- Task directions
After reading the data below, copy out every line that contains the word "then".
== Extracted information
`src/urset_pkg.sv`:
```
// constants, field layouts and carrier types of the serial port register bank
// Overview of operation
// - An 8-bit scratch register keeps whatever the host writes and reads it back unchanged.
// - Reset clears all eight interrupt enable bits.
// - Reset makes interrupt source read 0x01, meaning nothing is pending.
// - Reset clears line status bits 0-4 and 7 and sets bits 5-6.
// - Reset clears modem change bits 0-3 while bits 4-7 follow the modem pins.
// - The receive interrupt rises within one clock after the stop bit is sampled.
// - A transmit start bit begins 8 to 24 clocks after the write that clears the empty interrupt.
// - Receive ready goes low within one clock after the stop bit of a received character.
// - Transmit ready goes high within 8 clocks after a start bit begins when no room is left.
// - A host read that empties the receive holding location releases receive ready.
// - A host data write clears the empty interrupt, and a write that leaves room asserts ready; an empty-buffer write while sending releases it for one clock.
// - Line status bit 5 reads one whenever the transmit holding location is empty.
// - Outside loop-back, modem status bits 4-7 are the inverse of the modem input pins.
package urset_pkg;
   localparam logic [2:0] ADR_DATA  = 3'h0;
   localparam logic [2:0] ADR_IEN   = 3'h1;
   localparam logic [2:0] ADR_ISRC  = 3'h2;
   localparam logic [2:0] ADR_LCTL  = 3'h3;
   localparam logic [2:0] ADR_MCTL  = 3'h4;
   localparam logic [2:0] ADR_LSTAT = 3'h5;
   localparam logic [2:0] ADR_MSTAT = 3'h6;
   localparam logic [2:0] ADR_SCR   = 3'h7;

   localparam logic [7:0]  IEN_RST  = 8'h00;
   localparam logic [7:0]  LCTL_RST = 8'h00;
   localparam logic [7:0]  MCTL_RST = 8'h00;
   localparam logic [7:0]  QCTL_RST = 8'h00;
   localparam logic [7:0]  LSTAT_RST = 8'h60;
   localparam logic [15:0] DIV_RST  = 16'h0001;

   localparam int IEN_RX    = 0;
   localparam int IEN_THRE  = 1;
   localparam int IEN_LS    = 2;
   localparam int IEN_MS    = 3;
   localparam int LCTL_BRK  = 6;
   localparam int LCTL_DLAB = 7;
   localparam int MCTL_LOOP = 4;
   localparam int QCTL_RXRST = 1;
   localparam int QCTL_TXRST = 2;
   localparam int LSTAT_THRE = 5;

   localparam logic [7:0] ISRC_NONE = 8'h01;
   localparam logic [7:0] ISRC_LS   = 8'h06;
   localparam logic [7:0] ISRC_RX   = 8'h04;
   localparam logic [7:0] ISRC_THRE = 8'h02;
   localparam logic [7:0] ISRC_MS   = 8'h00;

   // event latencies are counted in receive-clock periods; ref_clk is that clock
   localparam int RCLK_PER_REF      = 1;
   localparam int TX_START_MIN_RCLK = 8;
   localparam int TX_START_MAX_RCLK = 24;
   localparam int TX_START_CYC      = TX_START_MIN_RCLK * RCLK_PER_REF;
   localparam int OVS_SHIFT         = 4;

   typedef struct packed {
      logic       cs_n;
      logic       rd_n;
      logic       wr_n;
      logic [2:0] adr;
      logic [7:0] dat;
      logic       sin;
      logic [3:0] mdm_n;
   } urset_pins_s;

   typedef struct packed {
      logic brk;
      logic frm;
      logic ovr;
   } urset_lserr_s;
endpackage : urset_pkg

```
`src/urset_top.sv`:
```
// serial port register bank with reset state and event timing
`timescale 1ns/100ps
module urset_top (
   input  wire logic       ref_clk,
   input  wire logic       nrst,
   input  wire logic       host_select_n,
   input  wire logic [2:0] host_addr,
   input  wire logic       host_read_strobe_n,
   input  wire logic       host_write_strobe_n,
   input  wire logic [7:0] host_data_in,
   output logic [7:0]      host_data_out,
   output logic            host_data_oe,
   input  wire logic       serial_in,
   output logic            serial_out,
   input  wire logic       cts_n,
   input  wire logic       dsr_n,
   input  wire logic       ri_n,
   input  wire logic       cd_n,
   output logic            dtr_n,
   output logic            rts_n,
   output logic            op1_n,
   output logic            op2_n,
   output logic            irq,
   output logic            receive_ready_n,
   output logic            transmit_ready_n
);
   typedef enum logic [1:0] {RX_IDLE, RX_START, RX_DATA, RX_STOP} urset_rx_e;
   typedef enum logic [1:0] {TX_IDLE, TX_WAIT, TX_SHIFT} urset_tx_e;

   function automatic logic [19:0] bit_period(input logic [15:0] dv);
      bit_period = {dv, 4'h0} - 20'h00001;
   endfunction : bit_period

   function automatic logic [7:0] isrc_of(input logic [7:0] ien, input logic lse,
                                          input logic dr, input logic thre, input logic msd);
      if (ien[urset_pkg::IEN_LS] && lse)
         isrc_of = urset_pkg::ISRC_LS;
      else if (ien[urset_pkg::IEN_RX] && dr)
         isrc_of = urset_pkg::ISRC_RX;
      else if (ien[urset_pkg::IEN_THRE] && thre)
         isrc_of = urset_pkg::ISRC_THRE;
      else if (ien[urset_pkg::IEN_MS] && msd)
         isrc_of = urset_pkg::ISRC_MS;
      else
         isrc_of = urset_pkg::ISRC_NONE;
   endfunction : isrc_of

   urset_pkg::urset_pins_s pin_raw;
   urset_pkg::urset_pins_s sync1_r;
   urset_pkg::urset_pins_s sync2_r;

   logic [7:0]  ien_r, ien_nxt, lcr_r, lcr_nxt, mcr_r, mcr_nxt, qcr_r, qcr_nxt;
   logic [7:0]  scr_r, scr_nxt, rbr_r, rbr_nxt, dout_r, dout_nxt;
   logic [15:0] div_r, div_nxt;
   logic        doe_r, doe_nxt, rd_prev_r, rd_prev_nxt, wr_prev_r, wr_prev_nxt;
   logic        dr_r, dr_nxt, thre_int_r, thre_int_nxt, thre_prev_r, thre_prev_nxt;
   logic        irq_r, irq_nxt, receive_ready_n_n_r, receive_ready_n_n_nxt, transmit_ready_n_n_r, transmit_ready_n_n_nxt;
   logic        sout_r, sout_nxt;
   logic [3:0]  msd_r, msd_nxt, msl_prev_r, mout_n_r, mout_n_nxt;
   urset_pkg::urset_lserr_s lse_r, lse_nxt;

   logic        rd_act, wr_act, rd_go, wr_go, dlab, loop, rx_in;
   logic [3:0]  msl;
   logic [7:0]  lsr_val, isrc_val;
   logic        buf_in_valid, buf_in_ready, buf_out_valid, tx_take, buf_flush;
   logic [7:0]  buf_out_data;

   urset_rx_e   rx_st_r, rx_st_nxt;
   logic [19:0] rx_cnt_r, rx_cnt_nxt;
   logic [2:0]  rx_bit_r, rx_bit_nxt;
   logic [7:0]  rx_sh_r, rx_sh_nxt;
   logic        rx_done;

   urset_tx_e   tx_st_r, tx_st_nxt;
   logic [19:0] tx_cnt_r, tx_cnt_nxt;
   logic [3:0]  tx_bit_r, tx_bit_nxt;
   logic [9:0]  tx_sh_r, tx_sh_nxt;
   logic        tx_line_r, tx_line_nxt;

   assign pin_raw = '{cs_n: host_select_n, rd_n: host_read_strobe_n,
                      wr_n: host_write_strobe_n, adr: host_addr, dat: host_data_in,
                      sin: serial_in, mdm_n: {cd_n, ri_n, dsr_n, cts_n}};

   always_ff @(posedge ref_clk or negedge nrst)
   begin
      if (!nrst)
      begin
         sync1_r <= '1;
         sync2_r <= '1;
      end
      else
      begin
         sync1_r <= pin_raw;
         sync2_r <= sync1_r;
      end
   end

   urset_buf #(.W(8), .DEPTH(2)) u_txbuf (
      .clk       (ref_clk),
      .rst_n     (nrst),
      .flush     (buf_flush),
      .in_data   (sync2_r.dat),
      .in_valid  (buf_in_valid),
      .in_ready  (buf_in_ready),
      .out_data  (buf_out_data),
      .out_valid (buf_out_valid),
      .out_ready (tx_take)
   );

   // receiver: half-bit start check, then mid-bit sampling at 16 x divisor
   always_comb
   begin
      rx_st_nxt  = rx_st_r;
      rx_cnt_nxt = rx_cnt_r;
      rx_bit_nxt = rx_bit_r;
      rx_sh_nxt  = rx_sh_r;
      rx_done    = 1'b0;
      if (rx_cnt_r != '0)
         rx_cnt_nxt = rx_cnt_r - 20'h00001;
      else
         case (rx_st_r)
            RX_IDLE:
               if (!rx_in)
               begin
                  rx_st_nxt  = RX_START;
                  rx_cnt_nxt = bit_period(div_r) >> 1;
               end
            RX_START:
            begin
               rx_st_nxt  = rx_in ? RX_IDLE : RX_DATA;
               rx_cnt_nxt = bit_period(div_r);
               rx_bit_nxt = 3'h0;
            end
            RX_DATA:
            begin
               rx_sh_nxt  = {rx_in, rx_sh_r[7:1]};
               rx_cnt_nxt = bit_period(div_r);
               rx_bit_nxt = rx_bit_r + 3'h1;
               if (rx_bit_r == 3'h7)
                  rx_st_nxt = RX_STOP;
            end
            RX_STOP:
            begin
               rx_done   = 1'b1;
               rx_st_nxt = RX_IDLE;
            end
            default: rx_st_nxt = RX_IDLE;
         endcase
   end

   always_ff @(posedge ref_clk or negedge nrst)
   begin
      if (!nrst)
      begin
         rx_st_r  <= RX_IDLE;
         rx_cnt_r <= '0;
         rx_bit_r <= '0;
         rx_sh_r  <= '0;
      end
      else
      begin
         rx_st_r  <= rx_st_nxt;
         rx_cnt_r <= rx_cnt_nxt;
         rx_bit_r <= rx_bit_nxt;
         rx_sh_r  <= rx_sh_nxt;
      end
   end

   // transmitter: fixed lead-in after taking a word, then start, 8 data, stop
   always_comb
   begin
      tx_st_nxt   = tx_st_r;
      tx_cnt_nxt  = tx_cnt_r;
      tx_bit_nxt  = tx_bit_r;
      tx_sh_nxt   = tx_sh_r;
      tx_line_nxt = tx_line_r;
      tx_take     = (tx_st_r == TX_IDLE);
      if (tx_st_r != TX_IDLE && tx_cnt_r != '0)
         tx_cnt_nxt = tx_cnt_r - 20'h00001;
      else
         case (tx_st_r)
            TX_IDLE:
               if (buf_out_valid)
               begin
                  tx_st_nxt  = TX_WAIT;
                  tx_cnt_nxt = 20'(urset_pkg::TX_START_CYC - 1);
                  tx_sh_nxt  = {1'b1, buf_out_data, 1'b0};
               end
            TX_WAIT, TX_SHIFT:
            begin
               tx_cnt_nxt = bit_period(div_r);
               if (tx_st_r == TX_SHIFT && tx_bit_r == 4'h9)
               begin
                  tx_st_nxt   = TX_IDLE;
                  tx_line_nxt = 1'b1;
               end
               else
               begin
                  tx_line_nxt = tx_sh_r[0];
                  tx_sh_nxt   = {1'b1, tx_sh_r[9:1]};
                  tx_bit_nxt  = (tx_st_r == TX_WAIT) ? 4'h0 : tx_bit_r + 4'h1;
                  tx_st_nxt   = TX_SHIFT;
               end
            end
            default: tx_st_nxt = TX_IDLE;
         endcase
   end

   always_ff @(posedge ref_clk or negedge nrst)
   begin
      if (!nrst)
      begin
         tx_st_r   <= TX_IDLE;
         tx_cnt_r  <= '0;
         tx_bit_r  <= '0;
         tx_sh_r   <= '1;
         tx_line_r <= 1'b1;
      end
      else
      begin
         tx_st_r   <= tx_st_nxt;
         tx_cnt_r  <= tx_cnt_nxt;
         tx_bit_r  <= tx_bit_nxt;
         tx_sh_r   <= tx_sh_nxt;
         tx_line_r <= tx_line_nxt;
      end
   end

   // host side: strobe edges, register file, status and pin outputs
   always_comb
   begin
      dlab   = lcr_r[urset_pkg::LCTL_DLAB];
      loop   = mcr_r[urset_pkg::MCTL_LOOP];
      rx_in  = loop ? tx_line_r : sync2_r.sin;
      msl    = loop ? {mcr_r[3], mcr_r[2], mcr_r[0], mcr_r[1]} : ~sync2_r.mdm_n;
      rd_act = !sync2_r.cs_n && !sync2_r.rd_n;
      wr_act = !sync2_r.cs_n && !sync2_r.wr_n;
      rd_go  = rd_act && !rd_prev_r;
      wr_go  = wr_act && !wr_prev_r;
      lsr_val = {lse_r.brk | lse_r.frm, !buf_out_valid && tx_st_r == TX_IDLE,
                 !buf_out_valid, lse_r.brk, lse_r.frm, 1'b0, lse_r.ovr, dr_r};
      isrc_val = isrc_of(ien_r, |lse_r, dr_r, thre_int_r, |msd_r);
      rd_prev_nxt = rd_act;
      wr_prev_nxt = wr_act;
      doe_nxt  = rd_act;
      dout_nxt = dout_r;
      ien_nxt = ien_r;
      lcr_nxt = lcr_r;
      mcr_nxt = mcr_r;
      qcr_nxt = qcr_r;
      scr_nxt = scr_r;
      div_nxt = div_r;
      rbr_nxt = rbr_r;
      dr_nxt  = dr_r;
      lse_nxt = lse_r;
      msd_nxt = msd_r;
      thre_int_nxt  = thre_int_r;
      thre_prev_nxt = !buf_out_valid;
      buf_flush     = 1'b0;
      buf_in_valid  = wr_go && sync2_r.adr == urset_pkg::ADR_DATA && !dlab;
      if (rd_go)
         case (sync2_r.adr)
            urset_pkg::ADR_DATA:
            begin
               dout_nxt = dlab ? div_r[7:0] : rbr_r;
               if (!dlab)
                  dr_nxt = 1'b0;
            end
            urset_pkg::ADR_IEN:  dout_nxt = dlab ? div_r[15:8] : ien_r;
            urset_pkg::ADR_ISRC:
            begin
               dout_nxt = isrc_val;
               if (isrc_val == urset_pkg::ISRC_THRE)
                  thre_int_nxt = 1'b0;
            end
            urset_pkg::ADR_LCTL: dout_nxt = lcr_r;
            urset_pkg::ADR_MCTL: dout_nxt = mcr_r;
            urset_pkg::ADR_LSTAT:
            begin
               dout_nxt = lsr_val;
               lse_nxt  = '0;
            end
            urset_pkg::ADR_MSTAT:
            begin
               dout_nxt = {msl, msd_r};
               msd_nxt  = 4'h0;
            end
            default: dout_nxt = scr_r;
         endcase
      if (wr_go)
         case (sync2_r.adr)
            urset_pkg::ADR_DATA:
               if (dlab)
                  div_nxt[7:0] = sync2_r.dat;
               else
                  thre_int_nxt = 1'b0;
            urset_pkg::ADR_IEN:
               if (dlab)
                  div_nxt[15:8] = sync2_r.dat;
               else
                  ien_nxt = sync2_r.dat;
            urset_pkg::ADR_ISRC:
            begin
               qcr_nxt   = sync2_r.dat;
               buf_flush = sync2_r.dat[urset_pkg::QCTL_TXRST];
               if (sync2_r.dat[urset_pkg::QCTL_RXRST])
                  dr_nxt = 1'b0;
            end
            urset_pkg::ADR_LCTL: lcr_nxt = sync2_r.dat;
            urset_pkg::ADR_MCTL: mcr_nxt = {3'h0, sync2_r.dat[4:0]};
            urset_pkg::ADR_SCR:  scr_nxt = sync2_r.dat;
            default: scr_nxt = scr_r;
         endcase
      // hardware events after the clears so that a set in the same cycle wins
      if (rx_done)
      begin
         rbr_nxt = rx_sh_r;
         dr_nxt  = 1'b1;
         lse_nxt.ovr = lse_nxt.ovr | dr_r;
         lse_nxt.frm = lse_nxt.frm | !rx_in;
         lse_nxt.brk = lse_nxt.brk | (!rx_in && rx_sh_r == 8'h00);
      end
      if (!buf_out_valid && !thre_prev_r)
         thre_int_nxt = 1'b1;
      msd_nxt[0] = msd_nxt[0] | (msl[0] ^ msl_prev_r[0]);
      msd_nxt[1] = msd_nxt[1] | (msl[1] ^ msl_prev_r[1]);
      msd_nxt[2] = msd_nxt[2] | (!msl[2] && msl_prev_r[2]);
      msd_nxt[3] = msd_nxt[3] | (msl[3] ^ msl_prev_r[3]);
      irq_nxt     = isrc_of(ien_nxt, |lse_nxt, dr_nxt, thre_int_nxt, |msd_nxt) !=
                    urset_pkg::ISRC_NONE;
      receive_ready_n_n_nxt = !dr_nxt;
      transmit_ready_n_n_nxt = !buf_in_ready || (buf_in_valid && !buf_out_valid && !tx_take);
      mout_n_nxt  = mcr_nxt[urset_pkg::MCTL_LOOP] ? 4'hF : ~mcr_nxt[3:0];
      sout_nxt    = mcr_nxt[urset_pkg::MCTL_LOOP] ? 1'b1 :
                    (!lcr_nxt[urset_pkg::LCTL_BRK] && tx_line_nxt);
   end

   always_ff @(posedge ref_clk or negedge nrst)
   begin
      if (!nrst)
      begin
         ien_r <= urset_pkg::IEN_RST;
         lcr_r <= urset_pkg::LCTL_RST;
         mcr_r <= urset_pkg::MCTL_RST;
         qcr_r <= urset_pkg::QCTL_RST;
         scr_r <= 8'h00;
         div_r <= urset_pkg::DIV_RST;
         rbr_r <= 8'h00;
         dr_r  <= 1'b0;
         lse_r <= '0;
         msd_r <= 4'h0;
         msl_prev_r  <= 4'h0;
         thre_int_r  <= 1'b0;
         thre_prev_r <= 1'b1;
         rd_prev_r <= 1'b0;
         wr_prev_r <= 1'b0;
         dout_r    <= 8'h00;
         doe_r     <= 1'b0;
         irq_r     <= 1'b0;
         receive_ready_n_n_r <= 1'b1;
         transmit_ready_n_n_r <= 1'b0;
         mout_n_r  <= 4'hF;
         sout_r    <= 1'b1;
      end
      else
      begin
         ien_r <= ien_nxt;
         lcr_r <= lcr_nxt;
         mcr_r <= mcr_nxt;
         qcr_r <= qcr_nxt;
         scr_r <= scr_nxt;
         div_r <= div_nxt;
         rbr_r <= rbr_nxt;
         dr_r  <= dr_nxt;
         lse_r <= lse_nxt;
         msd_r <= msd_nxt;
         msl_prev_r  <= msl;
         thre_int_r  <= thre_int_nxt;
         thre_prev_r <= thre_prev_nxt;
         rd_prev_r <= rd_prev_nxt;
         wr_prev_r <= wr_prev_nxt;
         dout_r    <= dout_nxt;
         doe_r     <= doe_nxt;
         irq_r     <= irq_nxt;
         receive_ready_n_n_r <= receive_ready_n_n_nxt;
         transmit_ready_n_n_r <= transmit_ready_n_n_nxt;
         mout_n_r  <= mout_n_nxt;
         sout_r    <= sout_nxt;
      end
   end

   assign host_data_out    = dout_r;
   assign host_data_oe     = doe_r;
   assign serial_out       = sout_r;
   assign {op2_n, op1_n, rts_n, dtr_n} = mout_n_r;
   assign irq              = irq_r;
   assign receive_ready_n  = receive_ready_n_n_r;
   assign transmit_ready_n = transmit_ready_n_n_r;

   a_scr_readback: assert property (@(posedge ref_clk) disable iff (!nrst)
      (wr_go && sync2_r.adr == urset_pkg::ADR_SCR) |=> (scr_r == $past(sync2_r.dat)))
      else $error("scratch register lost the written value");
   a_ien_reset: assert property (@(posedge ref_clk)
      $rose(nrst) |-> (ien_r == 8'h00))
      else $error("interrupt enable not clear after reset");
   a_isrc_idle: assert property (@(posedge ref_clk) disable iff (!nrst)
      (!dr_r && !thre_int_r && lse_r == '0 && msd_r == 4'h0) |-> (isrc_val == 8'h01))
      else $error("interrupt source not idle with nothing pending");
   a_lsr_reset: assert property (@(posedge ref_clk)
      $rose(nrst) |-> (lsr_val == 8'h60))
      else $error("line status wrong after reset");
   a_msr_levels: assert property (@(posedge ref_clk) disable iff (!nrst)
      !mcr_r[4] |-> (msl == ~sync2_r.mdm_n))
      else $error("modem status levels do not follow the pins");
   a_rx_irq_time: assert property (@(posedge ref_clk) disable iff (!nrst)
      (rx_done && ien_r[0]) |=> irq_r)
      else $error("receive interrupt late");
   a_rx_ready_time: assert property (@(posedge ref_clk) disable iff (!nrst)
      rx_done |=> !receive_ready_n)
      else $error("receive ready late");
   a_rx_ready_clear: assert property (@(posedge ref_clk) disable iff (!nrst)
      (rd_go && sync2_r.adr == 3'h0 && !dlab && !rx_done) |=> ##1 receive_ready_n)
      else $error("receive ready not released by data read");
   a_tx_start_time: assert property (@(posedge ref_clk) disable iff (!nrst)
      (tx_take && buf_out_valid) |-> ##[8:24] (tx_st_r == TX_SHIFT && !tx_line_r))
      else $error("start bit outside the allowed window");
   a_thre_clear: assert property (@(posedge ref_clk) disable iff (!nrst)
      (wr_go && sync2_r.adr == 3'h0 && !dlab && (buf_out_valid || thre_prev_r)) |=> !thre_int_r)
      else $error("data write did not clear empty interrupt");
   a_transmit_ready_n_full: assert property (@(posedge ref_clk) disable iff (!nrst)
      (!buf_in_ready && $rose(tx_st_r == TX_SHIFT)) |-> ##[0:8] transmit_ready_n)
      else $error("transmit ready not released after start");
   a_thre_flag: assert property (@(posedge ref_clk) disable iff (!nrst)
      buf_in_valid |=> !lsr_val[5])
      else $error("line status bit 5 set with data queued");

   c_rx_char: cover property (@(posedge ref_clk) disable iff (!nrst) rx_done ##1 irq_r);
   c_tx_frame: cover property (@(posedge ref_clk) disable iff (!nrst)
      (tx_st_r == TX_SHIFT && tx_bit_r == 4'h9));
   c_buf_full: cover property (@(posedge ref_clk) disable iff (!nrst) transmit_ready_n);
   c_scr_write: cover property (@(posedge ref_clk) disable iff (!nrst)
      (wr_go && sync2_r.adr == urset_pkg::ADR_SCR));
endmodule : urset_top

```
`src/urset_buf.sv`:
```
// two-entry valid/ready buffer in the transmit data path
`timescale 1ns/100ps
module urset_buf #(
   parameter int W     = 8,
   parameter int DEPTH = 2,
   parameter int AW    = $clog2(DEPTH)
)(
   input  wire logic         clk,
   input  wire logic         rst_n,
   input  wire logic         flush,
   input  wire logic [W-1:0] in_data,
   input  wire logic         in_valid,
   output logic              in_ready,
   output logic [W-1:0]      out_data,
   output logic              out_valid,
   input  wire logic         out_ready
);
   logic [W-1:0]  mem_r   [DEPTH];
   logic [W-1:0]  mem_nxt [DEPTH];
   logic [AW-1:0] wp_r;
   logic [AW-1:0] wp_nxt;
   logic [AW-1:0] rp_r;
   logic [AW-1:0] rp_nxt;
   logic [AW:0]   cnt_r;
   logic [AW:0]   cnt_nxt;
   logic          push;
   logic          pop;

   assign in_ready  = (cnt_r != (AW+1)'(DEPTH));
   assign out_valid = (cnt_r != '0);
   assign out_data  = mem_r[rp_r];

   always_comb
   begin
      push    = in_valid && in_ready;
      pop     = out_valid && out_ready;
      mem_nxt = mem_r;
      wp_nxt  = wp_r;
      rp_nxt  = rp_r;
      if (push)
      begin
         mem_nxt[wp_r] = in_data;
         wp_nxt = (wp_r == AW'(DEPTH-1)) ? '0 : wp_r + 1'b1;
      end
      if (pop)
         rp_nxt = (rp_r == AW'(DEPTH-1)) ? '0 : rp_r + 1'b1;
      cnt_nxt = cnt_r + (AW+1)'(push) - (AW+1)'(pop);
      if (flush)
      begin
         wp_nxt  = '0;
         rp_nxt  = '0;
         cnt_nxt = '0;
      end
   end

   always_ff @(posedge clk or negedge rst_n)
   begin
      if (!rst_n)
      begin
         wp_r  <= '0;
         rp_r  <= '0;
         cnt_r <= '0;
      end
      else
      begin
         wp_r  <= wp_nxt;
         rp_r  <= rp_nxt;
         cnt_r <= cnt_nxt;
      end
   end

   // storage needs no reset; the count guards every read
   always_ff @(posedge clk)
   begin
      mem_r <= mem_nxt;
   end
endmodule : urset_buf

```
====
- Task response
   // receiver: half-bit start check, then mid-bit sampling at 16 x divisor
   // transmitter: fixed lead-in after taking a word, then start, 8 data, stop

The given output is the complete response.